YOUR INSTRUCTIONS:
Across all the entries below, how many lines mention the string "ends"? Respond with a single number.

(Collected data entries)
___
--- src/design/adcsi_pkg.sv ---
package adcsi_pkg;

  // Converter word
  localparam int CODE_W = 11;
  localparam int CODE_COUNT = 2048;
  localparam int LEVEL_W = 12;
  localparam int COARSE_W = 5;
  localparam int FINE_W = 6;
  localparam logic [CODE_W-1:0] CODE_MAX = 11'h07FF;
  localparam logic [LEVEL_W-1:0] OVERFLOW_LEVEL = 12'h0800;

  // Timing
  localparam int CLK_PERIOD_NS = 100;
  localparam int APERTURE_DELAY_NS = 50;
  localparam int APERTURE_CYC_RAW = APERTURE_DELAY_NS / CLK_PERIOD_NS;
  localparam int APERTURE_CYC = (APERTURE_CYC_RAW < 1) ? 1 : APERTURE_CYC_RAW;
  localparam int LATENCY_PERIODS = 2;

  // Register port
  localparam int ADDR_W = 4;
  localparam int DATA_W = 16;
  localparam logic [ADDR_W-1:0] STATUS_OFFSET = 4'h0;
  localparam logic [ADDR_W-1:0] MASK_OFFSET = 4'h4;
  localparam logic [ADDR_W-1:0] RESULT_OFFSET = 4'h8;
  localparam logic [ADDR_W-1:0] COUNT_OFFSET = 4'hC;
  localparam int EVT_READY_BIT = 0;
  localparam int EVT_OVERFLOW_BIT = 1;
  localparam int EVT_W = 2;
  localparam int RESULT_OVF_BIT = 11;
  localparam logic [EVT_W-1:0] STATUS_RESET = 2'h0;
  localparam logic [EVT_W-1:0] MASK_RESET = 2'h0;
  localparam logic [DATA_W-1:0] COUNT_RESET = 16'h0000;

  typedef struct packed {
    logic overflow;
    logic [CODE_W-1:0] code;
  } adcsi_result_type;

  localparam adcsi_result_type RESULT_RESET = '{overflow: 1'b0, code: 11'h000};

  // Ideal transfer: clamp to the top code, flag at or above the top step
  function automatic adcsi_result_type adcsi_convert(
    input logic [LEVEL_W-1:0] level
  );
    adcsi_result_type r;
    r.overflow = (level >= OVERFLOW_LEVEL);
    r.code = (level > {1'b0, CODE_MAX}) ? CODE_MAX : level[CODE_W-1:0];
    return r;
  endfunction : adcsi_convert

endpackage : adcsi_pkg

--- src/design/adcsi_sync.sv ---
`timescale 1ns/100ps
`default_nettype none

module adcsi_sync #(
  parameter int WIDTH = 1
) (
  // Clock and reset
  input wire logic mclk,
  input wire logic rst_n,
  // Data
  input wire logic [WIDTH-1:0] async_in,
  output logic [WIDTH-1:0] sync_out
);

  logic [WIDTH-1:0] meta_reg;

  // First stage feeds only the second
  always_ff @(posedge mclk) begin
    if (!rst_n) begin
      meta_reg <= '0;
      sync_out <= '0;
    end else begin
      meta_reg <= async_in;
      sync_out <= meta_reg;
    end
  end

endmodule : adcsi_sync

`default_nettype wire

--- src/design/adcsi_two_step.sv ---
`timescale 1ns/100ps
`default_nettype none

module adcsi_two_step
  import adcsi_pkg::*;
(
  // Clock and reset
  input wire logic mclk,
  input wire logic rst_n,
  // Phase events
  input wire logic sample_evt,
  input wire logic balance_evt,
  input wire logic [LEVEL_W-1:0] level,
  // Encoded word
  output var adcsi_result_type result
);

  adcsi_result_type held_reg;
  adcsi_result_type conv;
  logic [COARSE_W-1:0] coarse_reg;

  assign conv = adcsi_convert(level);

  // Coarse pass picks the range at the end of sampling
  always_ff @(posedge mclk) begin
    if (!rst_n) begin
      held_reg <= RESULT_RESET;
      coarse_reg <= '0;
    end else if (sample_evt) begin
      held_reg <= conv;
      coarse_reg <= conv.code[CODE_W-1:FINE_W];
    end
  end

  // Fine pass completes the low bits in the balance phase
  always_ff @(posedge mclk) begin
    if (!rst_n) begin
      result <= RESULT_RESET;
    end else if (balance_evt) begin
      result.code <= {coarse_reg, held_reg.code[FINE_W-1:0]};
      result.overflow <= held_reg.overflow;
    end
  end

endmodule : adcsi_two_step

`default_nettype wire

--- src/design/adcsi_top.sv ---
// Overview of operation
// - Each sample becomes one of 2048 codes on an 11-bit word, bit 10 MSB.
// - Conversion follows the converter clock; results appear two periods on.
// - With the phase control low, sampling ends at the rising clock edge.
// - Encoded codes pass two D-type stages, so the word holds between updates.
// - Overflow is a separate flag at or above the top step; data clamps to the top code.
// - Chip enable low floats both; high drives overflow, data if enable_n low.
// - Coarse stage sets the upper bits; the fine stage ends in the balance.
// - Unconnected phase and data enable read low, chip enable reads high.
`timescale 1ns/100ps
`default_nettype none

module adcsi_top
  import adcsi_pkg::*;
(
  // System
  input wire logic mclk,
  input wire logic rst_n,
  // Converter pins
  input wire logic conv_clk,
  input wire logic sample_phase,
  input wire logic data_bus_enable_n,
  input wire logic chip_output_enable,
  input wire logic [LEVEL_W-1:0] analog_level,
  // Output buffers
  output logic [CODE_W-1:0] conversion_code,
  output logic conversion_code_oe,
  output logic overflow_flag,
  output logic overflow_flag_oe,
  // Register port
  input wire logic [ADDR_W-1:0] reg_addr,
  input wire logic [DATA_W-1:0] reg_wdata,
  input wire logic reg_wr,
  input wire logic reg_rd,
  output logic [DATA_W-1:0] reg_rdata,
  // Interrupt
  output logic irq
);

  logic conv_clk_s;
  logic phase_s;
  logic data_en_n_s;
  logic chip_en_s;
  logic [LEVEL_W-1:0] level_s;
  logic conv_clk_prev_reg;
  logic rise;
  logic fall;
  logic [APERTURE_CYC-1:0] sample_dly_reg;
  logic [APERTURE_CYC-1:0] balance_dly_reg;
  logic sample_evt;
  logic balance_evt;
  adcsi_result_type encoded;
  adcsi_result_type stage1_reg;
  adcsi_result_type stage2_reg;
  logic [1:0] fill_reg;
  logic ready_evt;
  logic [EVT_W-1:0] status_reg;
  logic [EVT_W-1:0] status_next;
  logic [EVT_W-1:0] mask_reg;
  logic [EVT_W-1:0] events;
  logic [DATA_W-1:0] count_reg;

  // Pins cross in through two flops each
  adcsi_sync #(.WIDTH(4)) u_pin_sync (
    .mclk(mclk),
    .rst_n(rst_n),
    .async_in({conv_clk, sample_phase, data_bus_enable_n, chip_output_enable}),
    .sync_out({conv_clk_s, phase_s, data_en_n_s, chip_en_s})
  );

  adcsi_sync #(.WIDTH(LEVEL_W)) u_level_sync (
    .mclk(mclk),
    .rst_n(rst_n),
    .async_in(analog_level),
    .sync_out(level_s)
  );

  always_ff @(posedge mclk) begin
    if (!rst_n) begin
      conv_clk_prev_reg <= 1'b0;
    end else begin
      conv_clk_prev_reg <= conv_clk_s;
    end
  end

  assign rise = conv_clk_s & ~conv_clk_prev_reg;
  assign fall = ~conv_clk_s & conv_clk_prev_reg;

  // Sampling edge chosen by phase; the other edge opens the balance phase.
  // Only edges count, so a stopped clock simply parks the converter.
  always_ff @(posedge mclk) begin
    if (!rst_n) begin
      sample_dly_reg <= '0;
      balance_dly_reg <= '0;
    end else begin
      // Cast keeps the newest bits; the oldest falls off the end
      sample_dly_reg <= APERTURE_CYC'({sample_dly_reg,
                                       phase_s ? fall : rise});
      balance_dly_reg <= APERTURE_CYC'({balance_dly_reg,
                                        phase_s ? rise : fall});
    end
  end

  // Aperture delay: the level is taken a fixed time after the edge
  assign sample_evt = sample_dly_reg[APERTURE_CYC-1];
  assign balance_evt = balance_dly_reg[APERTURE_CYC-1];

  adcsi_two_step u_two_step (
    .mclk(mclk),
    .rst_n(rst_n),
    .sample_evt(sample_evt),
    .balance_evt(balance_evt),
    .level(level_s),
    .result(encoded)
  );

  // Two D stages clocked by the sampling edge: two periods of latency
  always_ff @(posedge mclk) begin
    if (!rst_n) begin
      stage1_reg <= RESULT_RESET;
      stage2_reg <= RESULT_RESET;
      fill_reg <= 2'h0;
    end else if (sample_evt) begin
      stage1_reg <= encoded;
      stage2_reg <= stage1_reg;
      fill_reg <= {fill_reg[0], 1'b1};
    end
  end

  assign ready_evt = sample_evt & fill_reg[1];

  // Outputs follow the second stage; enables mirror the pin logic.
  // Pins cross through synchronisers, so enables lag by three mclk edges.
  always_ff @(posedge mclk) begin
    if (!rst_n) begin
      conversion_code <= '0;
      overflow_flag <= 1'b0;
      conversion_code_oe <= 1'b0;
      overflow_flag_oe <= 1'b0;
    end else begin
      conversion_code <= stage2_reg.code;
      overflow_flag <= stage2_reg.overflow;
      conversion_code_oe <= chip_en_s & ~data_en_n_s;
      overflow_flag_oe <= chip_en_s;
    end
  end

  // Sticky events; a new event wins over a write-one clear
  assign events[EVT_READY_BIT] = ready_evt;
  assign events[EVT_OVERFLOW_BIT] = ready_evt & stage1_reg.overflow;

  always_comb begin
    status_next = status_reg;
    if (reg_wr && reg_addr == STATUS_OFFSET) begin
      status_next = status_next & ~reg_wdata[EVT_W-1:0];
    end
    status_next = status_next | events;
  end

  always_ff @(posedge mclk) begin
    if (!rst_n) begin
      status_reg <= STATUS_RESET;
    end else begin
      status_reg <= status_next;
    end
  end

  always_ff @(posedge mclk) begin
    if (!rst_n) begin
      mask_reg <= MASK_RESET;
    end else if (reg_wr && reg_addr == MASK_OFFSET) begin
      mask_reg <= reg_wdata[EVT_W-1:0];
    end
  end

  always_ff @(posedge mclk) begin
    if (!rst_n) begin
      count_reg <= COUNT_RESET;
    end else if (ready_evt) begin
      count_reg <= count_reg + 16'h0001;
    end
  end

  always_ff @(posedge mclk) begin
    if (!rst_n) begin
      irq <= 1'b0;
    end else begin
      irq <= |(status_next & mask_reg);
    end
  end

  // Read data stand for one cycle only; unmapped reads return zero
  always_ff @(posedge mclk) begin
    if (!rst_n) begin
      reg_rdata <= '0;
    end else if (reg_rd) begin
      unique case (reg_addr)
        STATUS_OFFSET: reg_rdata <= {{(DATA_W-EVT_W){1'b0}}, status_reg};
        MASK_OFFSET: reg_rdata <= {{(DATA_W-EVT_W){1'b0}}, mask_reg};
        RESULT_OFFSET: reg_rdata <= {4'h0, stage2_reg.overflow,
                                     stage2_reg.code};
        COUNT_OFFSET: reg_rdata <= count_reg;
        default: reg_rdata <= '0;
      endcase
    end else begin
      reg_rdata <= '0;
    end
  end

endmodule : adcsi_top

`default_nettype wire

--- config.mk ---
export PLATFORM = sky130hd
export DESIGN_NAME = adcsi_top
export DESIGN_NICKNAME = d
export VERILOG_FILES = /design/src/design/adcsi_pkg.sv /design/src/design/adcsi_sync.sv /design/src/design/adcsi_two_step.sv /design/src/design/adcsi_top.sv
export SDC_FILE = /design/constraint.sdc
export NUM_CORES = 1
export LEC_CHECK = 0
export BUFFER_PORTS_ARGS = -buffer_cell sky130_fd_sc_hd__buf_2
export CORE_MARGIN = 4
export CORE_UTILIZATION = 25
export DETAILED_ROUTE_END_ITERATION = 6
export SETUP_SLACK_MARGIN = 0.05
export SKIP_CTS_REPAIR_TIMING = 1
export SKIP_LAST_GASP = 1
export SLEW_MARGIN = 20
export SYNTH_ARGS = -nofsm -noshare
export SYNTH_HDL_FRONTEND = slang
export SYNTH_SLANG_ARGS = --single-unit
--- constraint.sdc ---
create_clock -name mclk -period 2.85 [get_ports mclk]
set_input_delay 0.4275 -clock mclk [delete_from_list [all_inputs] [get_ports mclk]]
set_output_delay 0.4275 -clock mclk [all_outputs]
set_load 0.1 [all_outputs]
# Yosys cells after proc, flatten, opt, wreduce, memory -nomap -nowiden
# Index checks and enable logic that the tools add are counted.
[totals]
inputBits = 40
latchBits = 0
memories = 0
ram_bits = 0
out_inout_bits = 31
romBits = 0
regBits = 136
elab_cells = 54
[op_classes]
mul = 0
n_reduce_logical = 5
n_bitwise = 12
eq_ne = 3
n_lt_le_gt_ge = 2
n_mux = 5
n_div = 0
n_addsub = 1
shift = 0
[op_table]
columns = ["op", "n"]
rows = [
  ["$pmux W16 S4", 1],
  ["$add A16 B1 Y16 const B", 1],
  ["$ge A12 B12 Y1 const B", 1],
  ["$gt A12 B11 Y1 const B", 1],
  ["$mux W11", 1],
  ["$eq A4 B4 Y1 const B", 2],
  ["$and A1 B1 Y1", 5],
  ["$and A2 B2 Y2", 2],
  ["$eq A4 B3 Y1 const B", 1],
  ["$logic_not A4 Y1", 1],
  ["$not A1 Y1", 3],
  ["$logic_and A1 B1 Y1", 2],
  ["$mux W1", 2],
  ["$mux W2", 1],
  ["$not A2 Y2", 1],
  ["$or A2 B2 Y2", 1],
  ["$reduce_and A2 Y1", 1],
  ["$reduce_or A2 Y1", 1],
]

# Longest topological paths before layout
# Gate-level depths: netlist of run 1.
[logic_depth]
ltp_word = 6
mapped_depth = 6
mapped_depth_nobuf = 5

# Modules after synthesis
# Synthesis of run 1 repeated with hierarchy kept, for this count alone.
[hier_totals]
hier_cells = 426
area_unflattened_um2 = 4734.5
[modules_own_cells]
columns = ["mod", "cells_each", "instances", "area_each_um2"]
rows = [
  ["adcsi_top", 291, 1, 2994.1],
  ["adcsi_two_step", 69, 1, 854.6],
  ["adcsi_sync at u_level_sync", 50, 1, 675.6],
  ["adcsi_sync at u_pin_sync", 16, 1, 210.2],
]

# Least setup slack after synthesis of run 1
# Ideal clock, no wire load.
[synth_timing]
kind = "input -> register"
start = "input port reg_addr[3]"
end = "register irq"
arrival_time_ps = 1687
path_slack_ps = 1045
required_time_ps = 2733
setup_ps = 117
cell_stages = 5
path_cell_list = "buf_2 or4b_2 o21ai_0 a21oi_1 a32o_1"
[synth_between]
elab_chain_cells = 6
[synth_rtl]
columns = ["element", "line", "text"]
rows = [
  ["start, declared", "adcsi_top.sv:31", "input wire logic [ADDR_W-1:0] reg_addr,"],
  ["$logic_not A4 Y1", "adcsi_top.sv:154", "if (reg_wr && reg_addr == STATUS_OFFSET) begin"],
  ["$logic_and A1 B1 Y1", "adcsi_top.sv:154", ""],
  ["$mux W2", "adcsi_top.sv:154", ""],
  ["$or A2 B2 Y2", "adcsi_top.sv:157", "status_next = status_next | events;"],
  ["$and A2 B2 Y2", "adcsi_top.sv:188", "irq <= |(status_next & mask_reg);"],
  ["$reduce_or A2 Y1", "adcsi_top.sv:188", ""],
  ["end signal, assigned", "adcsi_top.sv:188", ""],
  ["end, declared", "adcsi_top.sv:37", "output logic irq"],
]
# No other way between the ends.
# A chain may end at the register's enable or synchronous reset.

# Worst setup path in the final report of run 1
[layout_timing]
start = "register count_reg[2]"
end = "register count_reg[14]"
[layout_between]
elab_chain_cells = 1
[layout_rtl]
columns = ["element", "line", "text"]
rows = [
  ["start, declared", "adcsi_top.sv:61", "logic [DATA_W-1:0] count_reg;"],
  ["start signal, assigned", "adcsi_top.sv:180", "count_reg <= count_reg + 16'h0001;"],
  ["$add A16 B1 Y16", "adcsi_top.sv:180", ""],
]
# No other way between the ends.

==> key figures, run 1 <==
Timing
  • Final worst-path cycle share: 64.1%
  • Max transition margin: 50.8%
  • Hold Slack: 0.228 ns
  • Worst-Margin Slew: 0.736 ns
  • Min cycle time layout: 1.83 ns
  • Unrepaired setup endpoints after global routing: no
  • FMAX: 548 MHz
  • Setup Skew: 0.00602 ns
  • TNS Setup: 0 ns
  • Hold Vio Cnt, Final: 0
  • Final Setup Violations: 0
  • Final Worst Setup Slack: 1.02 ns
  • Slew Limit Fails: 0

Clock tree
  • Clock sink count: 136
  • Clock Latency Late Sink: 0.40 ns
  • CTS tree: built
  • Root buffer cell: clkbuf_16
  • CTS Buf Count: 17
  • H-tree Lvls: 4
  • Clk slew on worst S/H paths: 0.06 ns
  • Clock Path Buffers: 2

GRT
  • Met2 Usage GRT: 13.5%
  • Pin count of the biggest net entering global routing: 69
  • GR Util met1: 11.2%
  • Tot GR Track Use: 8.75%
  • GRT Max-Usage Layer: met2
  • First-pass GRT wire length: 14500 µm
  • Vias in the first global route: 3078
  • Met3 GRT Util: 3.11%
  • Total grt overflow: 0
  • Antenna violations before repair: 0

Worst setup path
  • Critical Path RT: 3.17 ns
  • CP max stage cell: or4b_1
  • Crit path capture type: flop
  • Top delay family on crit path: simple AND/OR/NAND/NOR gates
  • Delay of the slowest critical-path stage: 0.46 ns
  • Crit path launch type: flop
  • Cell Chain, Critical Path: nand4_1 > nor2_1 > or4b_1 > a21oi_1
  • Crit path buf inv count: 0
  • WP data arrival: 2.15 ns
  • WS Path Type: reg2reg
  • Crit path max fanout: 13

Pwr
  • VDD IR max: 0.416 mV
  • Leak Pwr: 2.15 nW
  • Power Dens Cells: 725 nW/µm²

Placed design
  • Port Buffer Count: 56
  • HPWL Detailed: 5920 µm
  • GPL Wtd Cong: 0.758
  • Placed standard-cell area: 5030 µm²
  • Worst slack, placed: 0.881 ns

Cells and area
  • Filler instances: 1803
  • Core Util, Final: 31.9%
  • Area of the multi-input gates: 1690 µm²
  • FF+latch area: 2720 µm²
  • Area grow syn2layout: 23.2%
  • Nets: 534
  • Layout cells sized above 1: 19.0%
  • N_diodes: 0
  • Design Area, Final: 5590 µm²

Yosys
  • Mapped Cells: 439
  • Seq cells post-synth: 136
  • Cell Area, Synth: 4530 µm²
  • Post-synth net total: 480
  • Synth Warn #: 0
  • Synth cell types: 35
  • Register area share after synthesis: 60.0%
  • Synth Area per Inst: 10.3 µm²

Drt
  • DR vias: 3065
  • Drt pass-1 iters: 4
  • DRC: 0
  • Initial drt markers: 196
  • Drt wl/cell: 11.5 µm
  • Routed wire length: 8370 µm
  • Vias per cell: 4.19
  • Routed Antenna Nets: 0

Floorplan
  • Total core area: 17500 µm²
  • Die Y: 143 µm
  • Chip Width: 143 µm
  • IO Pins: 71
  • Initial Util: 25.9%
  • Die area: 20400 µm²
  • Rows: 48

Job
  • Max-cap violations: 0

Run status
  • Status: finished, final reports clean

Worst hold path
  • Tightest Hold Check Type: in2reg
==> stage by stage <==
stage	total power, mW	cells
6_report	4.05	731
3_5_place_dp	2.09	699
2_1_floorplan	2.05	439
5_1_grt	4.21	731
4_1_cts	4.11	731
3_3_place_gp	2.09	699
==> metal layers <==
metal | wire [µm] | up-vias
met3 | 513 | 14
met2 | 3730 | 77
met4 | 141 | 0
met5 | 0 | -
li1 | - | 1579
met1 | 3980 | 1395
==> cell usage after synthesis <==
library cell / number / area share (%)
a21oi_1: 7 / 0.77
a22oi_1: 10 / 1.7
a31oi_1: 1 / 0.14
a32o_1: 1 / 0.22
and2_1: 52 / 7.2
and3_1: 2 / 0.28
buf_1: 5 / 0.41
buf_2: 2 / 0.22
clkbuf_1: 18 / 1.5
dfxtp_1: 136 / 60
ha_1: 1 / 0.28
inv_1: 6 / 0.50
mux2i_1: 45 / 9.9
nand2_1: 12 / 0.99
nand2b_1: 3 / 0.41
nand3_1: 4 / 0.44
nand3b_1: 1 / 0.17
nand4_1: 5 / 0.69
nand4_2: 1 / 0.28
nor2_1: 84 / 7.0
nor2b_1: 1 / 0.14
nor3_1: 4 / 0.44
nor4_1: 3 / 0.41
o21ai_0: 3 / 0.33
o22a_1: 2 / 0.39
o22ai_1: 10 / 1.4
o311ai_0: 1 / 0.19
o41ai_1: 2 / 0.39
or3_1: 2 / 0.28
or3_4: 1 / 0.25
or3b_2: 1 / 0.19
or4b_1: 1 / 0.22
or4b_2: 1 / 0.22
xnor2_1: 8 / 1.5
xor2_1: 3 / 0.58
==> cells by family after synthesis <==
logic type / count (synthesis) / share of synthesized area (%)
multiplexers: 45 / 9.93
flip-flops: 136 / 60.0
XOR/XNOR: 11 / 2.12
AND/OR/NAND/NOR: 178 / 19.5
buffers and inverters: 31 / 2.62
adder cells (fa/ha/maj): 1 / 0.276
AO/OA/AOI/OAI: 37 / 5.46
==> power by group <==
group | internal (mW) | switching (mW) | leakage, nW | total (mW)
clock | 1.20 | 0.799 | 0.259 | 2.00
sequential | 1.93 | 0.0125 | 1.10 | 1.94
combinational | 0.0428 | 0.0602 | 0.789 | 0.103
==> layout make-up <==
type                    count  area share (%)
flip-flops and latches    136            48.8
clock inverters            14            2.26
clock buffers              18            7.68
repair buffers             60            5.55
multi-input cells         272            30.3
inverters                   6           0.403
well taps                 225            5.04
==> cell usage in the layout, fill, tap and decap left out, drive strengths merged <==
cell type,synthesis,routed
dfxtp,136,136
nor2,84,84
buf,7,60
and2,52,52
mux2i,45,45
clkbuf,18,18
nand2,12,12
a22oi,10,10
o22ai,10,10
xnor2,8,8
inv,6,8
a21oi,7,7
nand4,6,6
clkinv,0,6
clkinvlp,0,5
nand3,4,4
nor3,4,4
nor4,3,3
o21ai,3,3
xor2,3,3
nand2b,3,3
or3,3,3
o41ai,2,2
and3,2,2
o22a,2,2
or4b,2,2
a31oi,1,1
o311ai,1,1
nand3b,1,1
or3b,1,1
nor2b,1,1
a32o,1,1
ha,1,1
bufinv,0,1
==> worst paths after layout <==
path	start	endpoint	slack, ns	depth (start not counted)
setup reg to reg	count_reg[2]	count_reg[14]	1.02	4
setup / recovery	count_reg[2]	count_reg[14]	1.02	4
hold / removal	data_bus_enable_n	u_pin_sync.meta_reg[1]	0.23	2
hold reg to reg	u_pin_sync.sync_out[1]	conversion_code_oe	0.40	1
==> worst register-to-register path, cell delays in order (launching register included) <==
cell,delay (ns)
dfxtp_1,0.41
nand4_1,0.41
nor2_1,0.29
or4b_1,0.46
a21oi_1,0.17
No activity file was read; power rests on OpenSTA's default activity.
___
EXERCISE OUTPUT:
4